Records provided -
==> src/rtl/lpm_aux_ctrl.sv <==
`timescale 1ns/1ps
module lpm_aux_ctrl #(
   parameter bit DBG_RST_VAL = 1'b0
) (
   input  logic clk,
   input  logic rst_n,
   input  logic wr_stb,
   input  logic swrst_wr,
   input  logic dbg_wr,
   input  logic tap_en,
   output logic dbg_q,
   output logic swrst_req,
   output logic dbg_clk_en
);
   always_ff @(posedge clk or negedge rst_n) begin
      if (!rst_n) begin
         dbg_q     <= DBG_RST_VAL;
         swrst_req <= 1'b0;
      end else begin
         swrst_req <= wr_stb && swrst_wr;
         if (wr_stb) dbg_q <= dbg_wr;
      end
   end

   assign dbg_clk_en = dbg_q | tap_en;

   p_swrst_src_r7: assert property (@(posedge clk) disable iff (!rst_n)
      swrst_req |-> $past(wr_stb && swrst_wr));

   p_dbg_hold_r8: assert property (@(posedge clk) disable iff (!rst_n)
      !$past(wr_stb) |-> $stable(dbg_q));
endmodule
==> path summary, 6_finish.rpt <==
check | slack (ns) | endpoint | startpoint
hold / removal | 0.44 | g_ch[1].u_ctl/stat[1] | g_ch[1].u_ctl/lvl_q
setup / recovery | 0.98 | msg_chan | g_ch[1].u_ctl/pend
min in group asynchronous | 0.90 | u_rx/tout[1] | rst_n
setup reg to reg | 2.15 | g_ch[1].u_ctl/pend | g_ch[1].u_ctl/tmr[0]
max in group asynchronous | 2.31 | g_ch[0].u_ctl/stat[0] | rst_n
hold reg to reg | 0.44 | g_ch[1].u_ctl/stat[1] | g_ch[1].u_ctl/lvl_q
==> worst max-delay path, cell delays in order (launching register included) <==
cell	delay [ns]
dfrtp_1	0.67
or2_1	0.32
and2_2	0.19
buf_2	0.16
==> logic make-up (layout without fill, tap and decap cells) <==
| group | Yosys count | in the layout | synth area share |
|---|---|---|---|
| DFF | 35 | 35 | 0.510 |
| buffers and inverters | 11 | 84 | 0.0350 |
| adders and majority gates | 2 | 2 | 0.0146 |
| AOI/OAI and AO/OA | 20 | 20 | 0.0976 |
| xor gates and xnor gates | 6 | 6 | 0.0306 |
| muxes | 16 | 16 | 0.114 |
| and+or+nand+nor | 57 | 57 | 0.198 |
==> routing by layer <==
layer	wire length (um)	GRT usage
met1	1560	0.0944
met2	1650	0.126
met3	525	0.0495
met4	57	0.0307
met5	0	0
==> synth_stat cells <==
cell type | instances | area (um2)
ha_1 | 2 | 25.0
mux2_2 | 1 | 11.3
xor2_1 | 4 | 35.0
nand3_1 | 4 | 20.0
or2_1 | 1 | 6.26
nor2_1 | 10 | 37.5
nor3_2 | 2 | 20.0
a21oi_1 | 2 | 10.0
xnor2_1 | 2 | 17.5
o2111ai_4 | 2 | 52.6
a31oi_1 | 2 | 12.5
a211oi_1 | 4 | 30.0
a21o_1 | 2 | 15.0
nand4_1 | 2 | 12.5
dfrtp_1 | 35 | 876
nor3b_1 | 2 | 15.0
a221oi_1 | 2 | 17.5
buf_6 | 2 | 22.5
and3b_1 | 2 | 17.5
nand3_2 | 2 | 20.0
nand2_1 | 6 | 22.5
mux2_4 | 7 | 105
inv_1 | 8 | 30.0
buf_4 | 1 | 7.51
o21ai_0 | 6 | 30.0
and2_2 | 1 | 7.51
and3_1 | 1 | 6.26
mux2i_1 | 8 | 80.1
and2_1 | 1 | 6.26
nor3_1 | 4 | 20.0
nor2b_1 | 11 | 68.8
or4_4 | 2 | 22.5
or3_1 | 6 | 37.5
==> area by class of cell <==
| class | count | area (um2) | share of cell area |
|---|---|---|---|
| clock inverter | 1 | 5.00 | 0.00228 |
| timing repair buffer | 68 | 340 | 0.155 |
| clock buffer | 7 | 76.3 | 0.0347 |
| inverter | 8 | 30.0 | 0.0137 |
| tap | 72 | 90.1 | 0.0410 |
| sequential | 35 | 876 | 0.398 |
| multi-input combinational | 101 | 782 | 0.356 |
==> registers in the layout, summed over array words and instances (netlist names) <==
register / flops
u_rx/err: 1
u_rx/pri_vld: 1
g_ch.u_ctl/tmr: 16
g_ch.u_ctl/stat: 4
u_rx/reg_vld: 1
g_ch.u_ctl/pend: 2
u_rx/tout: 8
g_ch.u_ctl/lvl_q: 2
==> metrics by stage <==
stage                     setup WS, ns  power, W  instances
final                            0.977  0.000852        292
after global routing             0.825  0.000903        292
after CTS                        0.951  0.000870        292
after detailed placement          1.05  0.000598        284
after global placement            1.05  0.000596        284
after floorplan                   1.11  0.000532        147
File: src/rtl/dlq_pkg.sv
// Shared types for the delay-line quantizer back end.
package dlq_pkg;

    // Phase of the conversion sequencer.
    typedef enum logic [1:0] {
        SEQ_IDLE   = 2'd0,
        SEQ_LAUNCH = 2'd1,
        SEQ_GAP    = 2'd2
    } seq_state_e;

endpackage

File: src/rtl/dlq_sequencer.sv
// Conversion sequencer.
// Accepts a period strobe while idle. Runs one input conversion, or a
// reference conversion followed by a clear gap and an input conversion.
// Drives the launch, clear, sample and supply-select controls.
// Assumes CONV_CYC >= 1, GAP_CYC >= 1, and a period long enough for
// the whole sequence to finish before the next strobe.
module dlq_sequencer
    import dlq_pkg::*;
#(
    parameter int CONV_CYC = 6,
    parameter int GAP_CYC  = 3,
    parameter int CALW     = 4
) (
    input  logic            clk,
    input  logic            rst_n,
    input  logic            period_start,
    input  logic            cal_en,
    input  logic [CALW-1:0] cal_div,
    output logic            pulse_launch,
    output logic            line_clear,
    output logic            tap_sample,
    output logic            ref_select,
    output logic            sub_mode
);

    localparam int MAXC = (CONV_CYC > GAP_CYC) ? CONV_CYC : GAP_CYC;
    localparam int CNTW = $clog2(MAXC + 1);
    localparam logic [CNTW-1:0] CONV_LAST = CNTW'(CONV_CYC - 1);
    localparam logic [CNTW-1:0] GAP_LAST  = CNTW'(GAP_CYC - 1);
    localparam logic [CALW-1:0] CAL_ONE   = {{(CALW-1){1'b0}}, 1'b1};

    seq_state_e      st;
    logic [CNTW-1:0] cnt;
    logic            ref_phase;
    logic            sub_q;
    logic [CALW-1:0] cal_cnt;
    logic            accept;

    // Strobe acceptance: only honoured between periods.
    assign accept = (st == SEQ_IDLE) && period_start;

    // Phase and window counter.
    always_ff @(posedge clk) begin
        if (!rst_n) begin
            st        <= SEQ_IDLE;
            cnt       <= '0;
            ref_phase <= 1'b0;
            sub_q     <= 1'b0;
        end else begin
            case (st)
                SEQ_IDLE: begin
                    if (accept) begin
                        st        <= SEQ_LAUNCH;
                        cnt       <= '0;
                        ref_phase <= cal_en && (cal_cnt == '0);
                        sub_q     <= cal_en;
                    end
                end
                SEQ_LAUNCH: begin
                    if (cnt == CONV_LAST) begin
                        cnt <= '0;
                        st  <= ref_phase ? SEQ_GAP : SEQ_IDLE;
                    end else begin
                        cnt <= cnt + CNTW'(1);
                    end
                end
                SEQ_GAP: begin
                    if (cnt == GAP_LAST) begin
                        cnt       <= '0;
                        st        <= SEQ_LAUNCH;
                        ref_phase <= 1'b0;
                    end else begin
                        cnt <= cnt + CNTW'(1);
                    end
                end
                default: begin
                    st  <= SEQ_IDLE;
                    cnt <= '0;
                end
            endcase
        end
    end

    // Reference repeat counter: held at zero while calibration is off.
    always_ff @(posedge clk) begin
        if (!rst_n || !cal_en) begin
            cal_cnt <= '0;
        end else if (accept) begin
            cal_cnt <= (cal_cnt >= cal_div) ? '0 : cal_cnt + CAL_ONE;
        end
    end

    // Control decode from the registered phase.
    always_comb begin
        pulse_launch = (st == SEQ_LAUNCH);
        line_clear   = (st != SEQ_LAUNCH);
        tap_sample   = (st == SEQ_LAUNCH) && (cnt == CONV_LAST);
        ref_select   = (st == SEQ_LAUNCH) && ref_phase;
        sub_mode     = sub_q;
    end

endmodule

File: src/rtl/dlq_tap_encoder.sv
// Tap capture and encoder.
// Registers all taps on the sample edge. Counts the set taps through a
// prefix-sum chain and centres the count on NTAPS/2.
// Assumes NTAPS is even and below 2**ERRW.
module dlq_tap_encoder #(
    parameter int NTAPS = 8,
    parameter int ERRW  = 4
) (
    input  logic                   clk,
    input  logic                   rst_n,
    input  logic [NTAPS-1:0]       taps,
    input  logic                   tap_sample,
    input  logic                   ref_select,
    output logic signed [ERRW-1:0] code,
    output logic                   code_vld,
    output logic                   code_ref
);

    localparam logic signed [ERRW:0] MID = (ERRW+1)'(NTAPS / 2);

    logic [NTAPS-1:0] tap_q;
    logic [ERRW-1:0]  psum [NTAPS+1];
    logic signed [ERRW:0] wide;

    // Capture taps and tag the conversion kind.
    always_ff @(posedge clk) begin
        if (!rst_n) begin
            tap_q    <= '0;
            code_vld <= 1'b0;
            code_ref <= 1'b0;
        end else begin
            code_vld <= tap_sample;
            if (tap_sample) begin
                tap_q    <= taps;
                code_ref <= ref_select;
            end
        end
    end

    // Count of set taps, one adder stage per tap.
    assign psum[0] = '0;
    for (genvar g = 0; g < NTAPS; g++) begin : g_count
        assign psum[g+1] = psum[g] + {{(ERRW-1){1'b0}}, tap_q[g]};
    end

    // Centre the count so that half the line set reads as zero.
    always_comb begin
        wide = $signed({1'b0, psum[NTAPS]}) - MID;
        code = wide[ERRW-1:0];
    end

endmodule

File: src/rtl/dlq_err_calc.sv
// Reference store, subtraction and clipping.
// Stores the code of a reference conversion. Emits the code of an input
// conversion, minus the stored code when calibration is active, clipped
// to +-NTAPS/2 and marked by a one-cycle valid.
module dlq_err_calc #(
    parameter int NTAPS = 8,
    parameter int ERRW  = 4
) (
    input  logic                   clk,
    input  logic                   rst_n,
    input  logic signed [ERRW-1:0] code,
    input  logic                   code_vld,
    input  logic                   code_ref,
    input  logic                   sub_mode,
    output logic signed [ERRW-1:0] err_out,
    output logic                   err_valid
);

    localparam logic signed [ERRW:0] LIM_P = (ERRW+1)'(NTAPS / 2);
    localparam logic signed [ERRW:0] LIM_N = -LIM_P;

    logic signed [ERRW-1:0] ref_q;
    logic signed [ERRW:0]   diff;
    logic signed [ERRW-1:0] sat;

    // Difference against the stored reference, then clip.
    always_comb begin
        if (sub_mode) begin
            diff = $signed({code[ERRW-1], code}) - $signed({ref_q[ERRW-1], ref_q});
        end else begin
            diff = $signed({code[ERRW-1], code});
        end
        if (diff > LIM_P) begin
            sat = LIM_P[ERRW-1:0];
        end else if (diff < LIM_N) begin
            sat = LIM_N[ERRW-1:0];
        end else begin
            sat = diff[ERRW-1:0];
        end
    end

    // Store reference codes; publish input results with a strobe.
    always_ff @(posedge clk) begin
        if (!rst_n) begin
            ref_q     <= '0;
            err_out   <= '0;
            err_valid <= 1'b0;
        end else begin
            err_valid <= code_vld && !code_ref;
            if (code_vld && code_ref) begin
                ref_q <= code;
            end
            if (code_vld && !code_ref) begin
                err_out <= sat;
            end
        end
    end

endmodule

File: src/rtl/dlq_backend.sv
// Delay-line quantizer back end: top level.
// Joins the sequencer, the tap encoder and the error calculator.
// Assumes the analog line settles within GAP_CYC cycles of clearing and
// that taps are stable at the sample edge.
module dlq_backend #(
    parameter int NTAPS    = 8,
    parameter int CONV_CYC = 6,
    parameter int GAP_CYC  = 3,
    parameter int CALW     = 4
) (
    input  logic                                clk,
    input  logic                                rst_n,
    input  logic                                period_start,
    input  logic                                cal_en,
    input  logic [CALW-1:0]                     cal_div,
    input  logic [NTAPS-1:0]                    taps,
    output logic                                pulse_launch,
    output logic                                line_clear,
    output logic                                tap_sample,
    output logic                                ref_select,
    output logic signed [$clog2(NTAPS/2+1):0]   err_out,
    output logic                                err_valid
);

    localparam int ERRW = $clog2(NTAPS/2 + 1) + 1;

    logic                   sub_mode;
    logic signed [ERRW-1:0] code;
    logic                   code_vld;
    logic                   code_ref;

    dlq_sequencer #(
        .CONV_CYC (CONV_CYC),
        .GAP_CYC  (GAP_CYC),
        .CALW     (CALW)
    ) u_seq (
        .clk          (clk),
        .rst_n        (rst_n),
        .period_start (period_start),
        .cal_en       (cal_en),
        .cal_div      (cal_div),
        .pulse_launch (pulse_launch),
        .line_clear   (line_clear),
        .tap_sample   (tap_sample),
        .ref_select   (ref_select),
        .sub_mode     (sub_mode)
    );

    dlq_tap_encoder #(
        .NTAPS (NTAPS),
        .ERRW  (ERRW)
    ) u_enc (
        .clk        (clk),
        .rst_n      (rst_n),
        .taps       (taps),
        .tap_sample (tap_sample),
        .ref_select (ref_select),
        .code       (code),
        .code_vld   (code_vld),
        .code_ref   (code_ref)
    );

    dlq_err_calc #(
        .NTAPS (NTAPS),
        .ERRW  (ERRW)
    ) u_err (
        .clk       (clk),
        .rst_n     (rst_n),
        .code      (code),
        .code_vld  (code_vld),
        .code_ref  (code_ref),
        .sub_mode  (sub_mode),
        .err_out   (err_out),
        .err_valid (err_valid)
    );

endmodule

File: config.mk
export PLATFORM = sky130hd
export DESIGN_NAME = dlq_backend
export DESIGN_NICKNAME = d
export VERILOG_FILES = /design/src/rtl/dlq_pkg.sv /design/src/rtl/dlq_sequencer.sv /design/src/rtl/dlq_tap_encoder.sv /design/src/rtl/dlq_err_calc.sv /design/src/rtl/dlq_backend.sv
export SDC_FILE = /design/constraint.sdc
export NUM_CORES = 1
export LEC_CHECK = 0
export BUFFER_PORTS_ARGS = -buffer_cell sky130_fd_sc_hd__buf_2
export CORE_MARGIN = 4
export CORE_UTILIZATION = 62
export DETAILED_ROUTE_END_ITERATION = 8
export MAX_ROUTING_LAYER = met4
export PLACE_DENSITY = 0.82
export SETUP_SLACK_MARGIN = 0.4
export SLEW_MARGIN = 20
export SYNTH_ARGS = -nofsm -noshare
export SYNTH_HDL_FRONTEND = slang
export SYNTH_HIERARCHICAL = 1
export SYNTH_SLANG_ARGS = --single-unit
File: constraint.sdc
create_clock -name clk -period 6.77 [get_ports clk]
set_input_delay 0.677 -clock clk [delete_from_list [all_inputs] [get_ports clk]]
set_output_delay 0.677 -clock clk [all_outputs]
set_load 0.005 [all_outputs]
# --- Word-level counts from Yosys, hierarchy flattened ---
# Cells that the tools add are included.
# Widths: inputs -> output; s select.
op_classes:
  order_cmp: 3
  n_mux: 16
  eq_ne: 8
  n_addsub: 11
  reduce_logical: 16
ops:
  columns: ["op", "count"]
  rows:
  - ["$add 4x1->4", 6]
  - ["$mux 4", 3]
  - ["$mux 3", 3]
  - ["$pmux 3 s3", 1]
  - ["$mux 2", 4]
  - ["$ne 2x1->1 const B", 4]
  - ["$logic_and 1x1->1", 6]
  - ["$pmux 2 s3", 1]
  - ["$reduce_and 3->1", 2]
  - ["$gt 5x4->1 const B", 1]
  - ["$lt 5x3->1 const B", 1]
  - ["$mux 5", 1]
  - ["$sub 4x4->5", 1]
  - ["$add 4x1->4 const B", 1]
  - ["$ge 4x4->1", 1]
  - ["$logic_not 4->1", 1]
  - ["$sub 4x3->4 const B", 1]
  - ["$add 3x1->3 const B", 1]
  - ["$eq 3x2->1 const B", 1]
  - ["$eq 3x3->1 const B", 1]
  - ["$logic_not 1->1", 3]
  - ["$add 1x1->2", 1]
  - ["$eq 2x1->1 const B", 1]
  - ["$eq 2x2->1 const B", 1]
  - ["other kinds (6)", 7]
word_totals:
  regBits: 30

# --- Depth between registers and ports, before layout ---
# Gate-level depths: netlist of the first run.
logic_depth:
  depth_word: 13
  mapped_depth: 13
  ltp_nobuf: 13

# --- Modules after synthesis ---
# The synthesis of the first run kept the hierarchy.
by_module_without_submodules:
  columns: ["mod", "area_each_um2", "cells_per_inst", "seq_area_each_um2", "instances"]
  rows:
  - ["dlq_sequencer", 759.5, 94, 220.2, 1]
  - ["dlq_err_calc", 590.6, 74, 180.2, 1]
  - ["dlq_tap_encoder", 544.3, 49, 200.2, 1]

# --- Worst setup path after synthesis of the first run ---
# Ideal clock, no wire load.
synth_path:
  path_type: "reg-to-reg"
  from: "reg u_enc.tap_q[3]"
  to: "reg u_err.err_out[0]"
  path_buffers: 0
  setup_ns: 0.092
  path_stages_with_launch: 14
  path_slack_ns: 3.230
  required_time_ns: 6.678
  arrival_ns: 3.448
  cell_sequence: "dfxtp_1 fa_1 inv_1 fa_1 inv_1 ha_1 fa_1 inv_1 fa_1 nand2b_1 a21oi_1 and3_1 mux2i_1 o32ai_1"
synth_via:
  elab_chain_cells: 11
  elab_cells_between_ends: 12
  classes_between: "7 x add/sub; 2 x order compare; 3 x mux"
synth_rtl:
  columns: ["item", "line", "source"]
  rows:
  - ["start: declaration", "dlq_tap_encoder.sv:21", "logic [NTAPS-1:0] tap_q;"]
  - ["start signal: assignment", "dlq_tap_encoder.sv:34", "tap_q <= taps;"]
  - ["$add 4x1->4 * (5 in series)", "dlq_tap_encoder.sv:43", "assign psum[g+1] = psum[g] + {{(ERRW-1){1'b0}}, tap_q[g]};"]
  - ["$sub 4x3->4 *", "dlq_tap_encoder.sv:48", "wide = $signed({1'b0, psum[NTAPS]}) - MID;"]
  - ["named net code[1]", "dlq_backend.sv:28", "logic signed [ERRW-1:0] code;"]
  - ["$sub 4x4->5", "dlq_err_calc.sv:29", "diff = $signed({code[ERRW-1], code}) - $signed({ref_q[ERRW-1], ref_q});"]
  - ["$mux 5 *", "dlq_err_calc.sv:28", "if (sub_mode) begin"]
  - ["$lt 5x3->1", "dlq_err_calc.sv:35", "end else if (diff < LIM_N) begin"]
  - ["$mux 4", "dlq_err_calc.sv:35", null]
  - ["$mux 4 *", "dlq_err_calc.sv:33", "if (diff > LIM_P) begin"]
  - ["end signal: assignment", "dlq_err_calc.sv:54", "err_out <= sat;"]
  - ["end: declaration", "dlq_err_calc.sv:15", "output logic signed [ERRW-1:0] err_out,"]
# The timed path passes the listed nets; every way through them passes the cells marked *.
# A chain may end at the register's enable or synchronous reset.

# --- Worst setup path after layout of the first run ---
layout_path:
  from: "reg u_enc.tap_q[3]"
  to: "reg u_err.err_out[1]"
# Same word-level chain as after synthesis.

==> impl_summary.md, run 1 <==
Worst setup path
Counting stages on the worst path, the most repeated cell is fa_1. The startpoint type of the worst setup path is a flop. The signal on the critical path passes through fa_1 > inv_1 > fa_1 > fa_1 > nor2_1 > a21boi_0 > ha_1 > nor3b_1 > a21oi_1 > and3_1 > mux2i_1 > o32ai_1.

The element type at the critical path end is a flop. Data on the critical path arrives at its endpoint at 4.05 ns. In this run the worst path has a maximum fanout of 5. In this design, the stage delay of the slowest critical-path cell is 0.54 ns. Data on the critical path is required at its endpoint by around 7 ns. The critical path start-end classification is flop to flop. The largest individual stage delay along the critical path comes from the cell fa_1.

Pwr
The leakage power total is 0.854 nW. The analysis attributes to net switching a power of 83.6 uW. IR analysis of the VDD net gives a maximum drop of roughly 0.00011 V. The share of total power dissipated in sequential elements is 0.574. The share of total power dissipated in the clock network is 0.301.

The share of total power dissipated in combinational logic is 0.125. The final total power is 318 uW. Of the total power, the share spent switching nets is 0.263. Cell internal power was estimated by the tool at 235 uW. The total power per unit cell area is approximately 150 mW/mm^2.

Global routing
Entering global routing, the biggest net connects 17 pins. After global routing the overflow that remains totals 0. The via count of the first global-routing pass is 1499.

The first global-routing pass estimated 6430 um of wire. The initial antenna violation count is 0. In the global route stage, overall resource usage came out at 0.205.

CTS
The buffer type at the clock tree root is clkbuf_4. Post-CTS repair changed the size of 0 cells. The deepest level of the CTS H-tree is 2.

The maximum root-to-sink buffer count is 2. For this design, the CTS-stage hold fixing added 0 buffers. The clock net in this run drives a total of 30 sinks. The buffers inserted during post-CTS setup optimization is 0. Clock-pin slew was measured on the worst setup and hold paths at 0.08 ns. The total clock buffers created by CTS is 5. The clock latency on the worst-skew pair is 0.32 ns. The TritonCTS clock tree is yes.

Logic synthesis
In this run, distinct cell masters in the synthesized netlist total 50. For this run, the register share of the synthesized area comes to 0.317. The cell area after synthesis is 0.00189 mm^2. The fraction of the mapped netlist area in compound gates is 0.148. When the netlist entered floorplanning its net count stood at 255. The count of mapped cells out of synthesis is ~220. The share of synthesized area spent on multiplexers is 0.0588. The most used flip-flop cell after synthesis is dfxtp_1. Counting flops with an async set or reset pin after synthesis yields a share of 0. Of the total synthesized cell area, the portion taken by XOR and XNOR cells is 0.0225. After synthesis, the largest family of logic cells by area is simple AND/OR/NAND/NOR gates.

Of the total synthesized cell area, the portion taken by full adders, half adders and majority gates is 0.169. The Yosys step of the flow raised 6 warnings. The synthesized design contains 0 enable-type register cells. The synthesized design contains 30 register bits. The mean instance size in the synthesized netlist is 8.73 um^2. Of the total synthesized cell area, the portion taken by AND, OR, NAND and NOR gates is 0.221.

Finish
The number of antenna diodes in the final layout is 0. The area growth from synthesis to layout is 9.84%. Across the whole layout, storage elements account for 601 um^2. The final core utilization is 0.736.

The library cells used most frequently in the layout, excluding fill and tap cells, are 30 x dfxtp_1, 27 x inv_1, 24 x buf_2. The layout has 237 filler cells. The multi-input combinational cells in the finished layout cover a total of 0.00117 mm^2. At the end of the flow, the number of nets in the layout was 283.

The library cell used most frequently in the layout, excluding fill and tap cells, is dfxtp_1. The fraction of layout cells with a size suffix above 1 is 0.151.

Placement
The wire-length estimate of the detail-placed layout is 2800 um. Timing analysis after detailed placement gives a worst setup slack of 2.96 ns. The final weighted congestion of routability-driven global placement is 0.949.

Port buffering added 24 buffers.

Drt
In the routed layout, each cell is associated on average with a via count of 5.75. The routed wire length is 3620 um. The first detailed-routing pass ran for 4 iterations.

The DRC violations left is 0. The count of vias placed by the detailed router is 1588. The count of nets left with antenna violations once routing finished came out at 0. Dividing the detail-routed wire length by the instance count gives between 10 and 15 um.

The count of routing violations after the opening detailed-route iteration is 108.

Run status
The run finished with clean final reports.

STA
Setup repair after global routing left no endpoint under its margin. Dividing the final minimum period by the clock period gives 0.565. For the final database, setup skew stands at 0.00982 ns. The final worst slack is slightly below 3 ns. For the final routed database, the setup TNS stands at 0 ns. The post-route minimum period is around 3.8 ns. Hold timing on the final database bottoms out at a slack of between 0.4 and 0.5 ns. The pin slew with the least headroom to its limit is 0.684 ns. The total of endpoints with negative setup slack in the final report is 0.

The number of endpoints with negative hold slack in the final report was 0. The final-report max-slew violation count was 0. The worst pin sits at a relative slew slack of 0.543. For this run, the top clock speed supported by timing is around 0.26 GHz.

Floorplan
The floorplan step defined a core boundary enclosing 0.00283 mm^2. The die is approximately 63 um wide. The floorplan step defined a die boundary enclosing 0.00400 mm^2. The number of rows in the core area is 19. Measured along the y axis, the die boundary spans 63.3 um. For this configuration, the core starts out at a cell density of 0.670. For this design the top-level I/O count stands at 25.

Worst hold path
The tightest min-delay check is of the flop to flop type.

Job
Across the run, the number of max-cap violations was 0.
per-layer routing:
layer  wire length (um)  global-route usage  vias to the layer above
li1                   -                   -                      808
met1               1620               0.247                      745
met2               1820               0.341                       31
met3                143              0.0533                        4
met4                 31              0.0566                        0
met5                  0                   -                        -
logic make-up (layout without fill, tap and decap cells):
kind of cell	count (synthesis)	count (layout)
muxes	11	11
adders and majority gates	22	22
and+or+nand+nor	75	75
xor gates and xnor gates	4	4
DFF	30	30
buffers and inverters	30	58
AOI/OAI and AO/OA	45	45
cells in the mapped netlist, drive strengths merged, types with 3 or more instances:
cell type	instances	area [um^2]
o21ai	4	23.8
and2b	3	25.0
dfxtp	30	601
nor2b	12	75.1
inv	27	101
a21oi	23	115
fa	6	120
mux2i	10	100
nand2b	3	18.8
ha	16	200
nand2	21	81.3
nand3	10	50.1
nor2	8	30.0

Task brief - Show a copy of each line from the data that includes the word "group".

Your solution -
min in group asynchronous | 0.90 | u_rx/tout[1] | rst_n
max in group asynchronous | 2.31 | g_ch[0].u_ctl/stat[0] | rst_n
| group | Yosys count | in the layout | synth area share |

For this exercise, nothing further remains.